Scan the records below for the line with "logic [CW-1:0] hold_q, hold_d;" and the line with "dec_d = 1'b1;". Repeat those two lines and every line between them exactly, and nothing else.
:: Records supplied
--- src/rtl/adjust_controller.sv ---
// ============================================================================
//  Module      : adjust_controller
//  Description : Time-adjust sequencer for the alarm clock. Detects button
//                rising edges, arbitrates simultaneous presses (C>L>R>U>D),
//                runs the RUN/ADJUST state machine and issues field select
//                plus single-cycle increment/decrement pulses. Leaves ADJUST
//                after TIMEOUT_TICKS ticks without activity.
//  Options     : AUTO_REPEAT_EN - when defined, holding U or D alone emits a
//                pulse after HOLD_TICKS ticks and then every REPEAT_TICKS.
//  Revision    : 1.0 - initial release
// ============================================================================
`default_nettype none

module adjust_controller #(
  parameter int HOLD_TICKS    = 500,
  parameter int REPEAT_TICKS  = 100,
  parameter int TIMEOUT_TICKS = 10000,
  parameter int CW            = 16
) (
  input  logic       clk,
  input  logic       rst,
  input  logic       tick,
  input  logic       btn_c,
  input  logic       btn_u,
  input  logic       btn_d,
  input  logic       btn_l,
  input  logic       btn_r,
  output logic       adjust_mode,
  output logic [1:0] sel,
  output logic [3:0] sel_onehot,
  output logic       inc_pulse,
  output logic       dec_pulse
);

  // Tick parameters must fit the counter width and be non-zero.
  if (HOLD_TICKS < 1 || REPEAT_TICKS < 1 || TIMEOUT_TICKS < 1 ||
      HOLD_TICKS > (2**CW - 1) || REPEAT_TICKS > (2**CW - 1) ||
      TIMEOUT_TICKS > (2**CW - 1)) begin : g_param_check
    $error("adjust_controller: tick parameter out of range");
  end

  localparam logic [CW:0] c_timeout = (CW+1)'(TIMEOUT_TICKS);

  typedef enum logic [0:0] {
    ST_RUN    = 1'b0,
    ST_ADJUST = 1'b1
  } state_t;

  state_t        state_q, state_d;
  logic [1:0]    sel_q, sel_d;
  logic [3:0]    onehot_q, onehot_d;
  logic          inc_q, inc_d;
  logic          dec_q, dec_d;
  logic [CW-1:0] tmo_q, tmo_d;
  logic [4:0]    prev_q;           // {c, l, r, u, d}

  logic [4:0]    btn_w;
  logic [4:0]    rise_w;
  logic          acc_c, acc_l, acc_r, acc_u, acc_d, acc_any;
  logic          rep_fire;

  assign btn_w  = {btn_c, btn_l, btn_r, btn_u, btn_d};
  assign rise_w = btn_w & ~prev_q;

  // Fixed-priority arbitration: exactly one rising edge is accepted.
  assign acc_c   = rise_w[4];
  assign acc_l   = rise_w[3] & ~rise_w[4];
  assign acc_r   = rise_w[2] & ~|rise_w[4:3];
  assign acc_u   = rise_w[1] & ~|rise_w[4:2];
  assign acc_d   = rise_w[0] & ~|rise_w[4:1];
  assign acc_any = |rise_w;

`ifdef AUTO_REPEAT_EN
  localparam logic [CW:0] c_hold   = (CW+1)'(HOLD_TICKS);
  localparam logic [CW:0] c_repeat = (CW+1)'(REPEAT_TICKS);

  logic          rep_arm_q, rep_arm_d;     // a U/D hold is being timed
  logic          rep_up_q, rep_up_d;       // 1 = U held, 0 = D held
  logic          rep_phase_q, rep_phase_d; // 0 = waiting HOLD, 1 = repeating
  logic [CW-1:0] hold_q, hold_d;
  logic          rep_only_w;
  logic [CW:0]   rep_term_w;

  // The held button must be the only one high for the hold to keep counting.
  assign rep_only_w = rep_up_q ? (btn_w == 5'b00010) : (btn_w == 5'b00001);
  assign rep_term_w = rep_phase_q ? c_repeat : c_hold;
`endif

  // Next-state, select and pulse decisions.
  always_comb begin
    state_d  = state_q;
    sel_d    = sel_q;
    inc_d    = 1'b0;
    dec_d    = 1'b0;
    tmo_d    = tmo_q;
    rep_fire = 1'b0;
`ifdef AUTO_REPEAT_EN
    rep_arm_d   = rep_arm_q;
    rep_up_d    = rep_up_q;
    rep_phase_d = rep_phase_q;
    hold_d      = hold_q;
    if (rep_arm_q) begin
      if (!rep_only_w) begin
        // Release or another button: drop the hold, even at terminal count.
        rep_arm_d   = 1'b0;
        rep_phase_d = 1'b0;
        hold_d      = '0;
      end else if (tick) begin
        if (({1'b0, hold_q} + (CW+1)'(1)) >= rep_term_w) begin
          rep_fire    = 1'b1;
          rep_phase_d = 1'b1;
          hold_d      = '0;
        end else begin
          hold_d = hold_q + CW'(1);
        end
      end
    end
`endif

    case (state_q)
      ST_RUN: begin
        tmo_d = '0;
        if (acc_c) begin
          state_d = ST_ADJUST;
          sel_d   = 2'd0;
        end
      end
      ST_ADJUST: begin
        if (acc_any) begin
          // An accepted edge beats a coincident timeout.
          tmo_d = '0;
          if (acc_c) begin
            state_d = ST_RUN;
            sel_d   = 2'd0;
          end else if (acc_l) begin
            sel_d = sel_q - 2'd1;
          end else if (acc_r) begin
            sel_d = sel_q + 2'd1;
          end else if (acc_u) begin
            inc_d = 1'b1;
          end else if (acc_d) begin
            dec_d = 1'b1;
          end
`ifdef AUTO_REPEAT_EN
          if (acc_u || acc_d) begin
            rep_arm_d   = 1'b1;
            rep_up_d    = acc_u;
            rep_phase_d = 1'b0;
            hold_d      = '0;
          end
`endif
        end else if (rep_fire) begin
          tmo_d = '0;
`ifdef AUTO_REPEAT_EN
          inc_d = rep_up_q;
          dec_d = ~rep_up_q;
`endif
        end else if (tick) begin
          if (({1'b0, tmo_q} + (CW+1)'(1)) >= c_timeout) begin
            state_d = ST_RUN;
            sel_d   = 2'd0;
            tmo_d   = '0;
          end else begin
            tmo_d = tmo_q + CW'(1);
          end
        end
      end
      default: begin
        state_d = ST_RUN;
        sel_d   = 2'd0;
        tmo_d   = '0;
      end
    endcase

`ifdef AUTO_REPEAT_EN
    if (state_d == ST_RUN) begin
      rep_arm_d   = 1'b0;
      rep_phase_d = 1'b0;
      hold_d      = '0;
    end
`endif

    onehot_d = (state_d == ST_ADJUST) ? (4'b0001 << sel_d) : 4'b0000;
  end

  // State and output registers; reset captures button levels as history.
  always_ff @(posedge clk) begin
    if (rst) begin
      state_q  <= ST_RUN;
      sel_q    <= 2'd0;
      onehot_q <= 4'b0000;
      inc_q    <= 1'b0;
      dec_q    <= 1'b0;
      tmo_q    <= '0;
      prev_q   <= btn_w;
    end else begin
      state_q  <= state_d;
      sel_q    <= sel_d;
      onehot_q <= onehot_d;
      inc_q    <= inc_d;
      dec_q    <= dec_d;
      tmo_q    <= tmo_d;
      prev_q   <= btn_w;
    end
  end

`ifdef AUTO_REPEAT_EN
  // Hold/repeat timing registers.
  always_ff @(posedge clk) begin
    if (rst) begin
      rep_arm_q   <= 1'b0;
      rep_up_q    <= 1'b0;
      rep_phase_q <= 1'b0;
      hold_q      <= '0;
    end else begin
      rep_arm_q   <= rep_arm_d;
      rep_up_q    <= rep_up_d;
      rep_phase_q <= rep_phase_d;
      hold_q      <= hold_d;
    end
  end
`endif

  assign adjust_mode = (state_q == ST_ADJUST);
  assign sel         = sel_q;
  assign sel_onehot  = onehot_q;
  assign inc_pulse   = inc_q;
  assign dec_pulse   = dec_q;

endmodule

`default_nettype wire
::::
Finished task:
  logic [CW-1:0] hold_q, hold_d;
  logic          rep_only_w;
  logic [CW:0]   rep_term_w;

  // The held button must be the only one high for the hold to keep counting.
  assign rep_only_w = rep_up_q ? (btn_w == 5'b00010) : (btn_w == 5'b00001);
  assign rep_term_w = rep_phase_q ? c_repeat : c_hold;
`endif

  // Next-state, select and pulse decisions.
  always_comb begin
    state_d  = state_q;
    sel_d    = sel_q;
    inc_d    = 1'b0;
    dec_d    = 1'b0;
    tmo_d    = tmo_q;
    rep_fire = 1'b0;
`ifdef AUTO_REPEAT_EN
    rep_arm_d   = rep_arm_q;
    rep_up_d    = rep_up_q;
    rep_phase_d = rep_phase_q;
    hold_d      = hold_q;
    if (rep_arm_q) begin
      if (!rep_only_w) begin
        // Release or another button: drop the hold, even at terminal count.
        rep_arm_d   = 1'b0;
        rep_phase_d = 1'b0;
        hold_d      = '0;
      end else if (tick) begin
        if (({1'b0, hold_q} + (CW+1)'(1)) >= rep_term_w) begin
          rep_fire    = 1'b1;
          rep_phase_d = 1'b1;
          hold_d      = '0;
        end else begin
          hold_d = hold_q + CW'(1);
        end
      end
    end
`endif

    case (state_q)
      ST_RUN: begin
        tmo_d = '0;
        if (acc_c) begin
          state_d = ST_ADJUST;
          sel_d   = 2'd0;
        end
      end
      ST_ADJUST: begin
        if (acc_any) begin
          // An accepted edge beats a coincident timeout.
          tmo_d = '0;
          if (acc_c) begin
            state_d = ST_RUN;
            sel_d   = 2'd0;
          end else if (acc_l) begin
            sel_d = sel_q - 2'd1;
          end else if (acc_r) begin
            sel_d = sel_q + 2'd1;
          end else if (acc_u) begin
            inc_d = 1'b1;
          end else if (acc_d) begin
            dec_d = 1'b1;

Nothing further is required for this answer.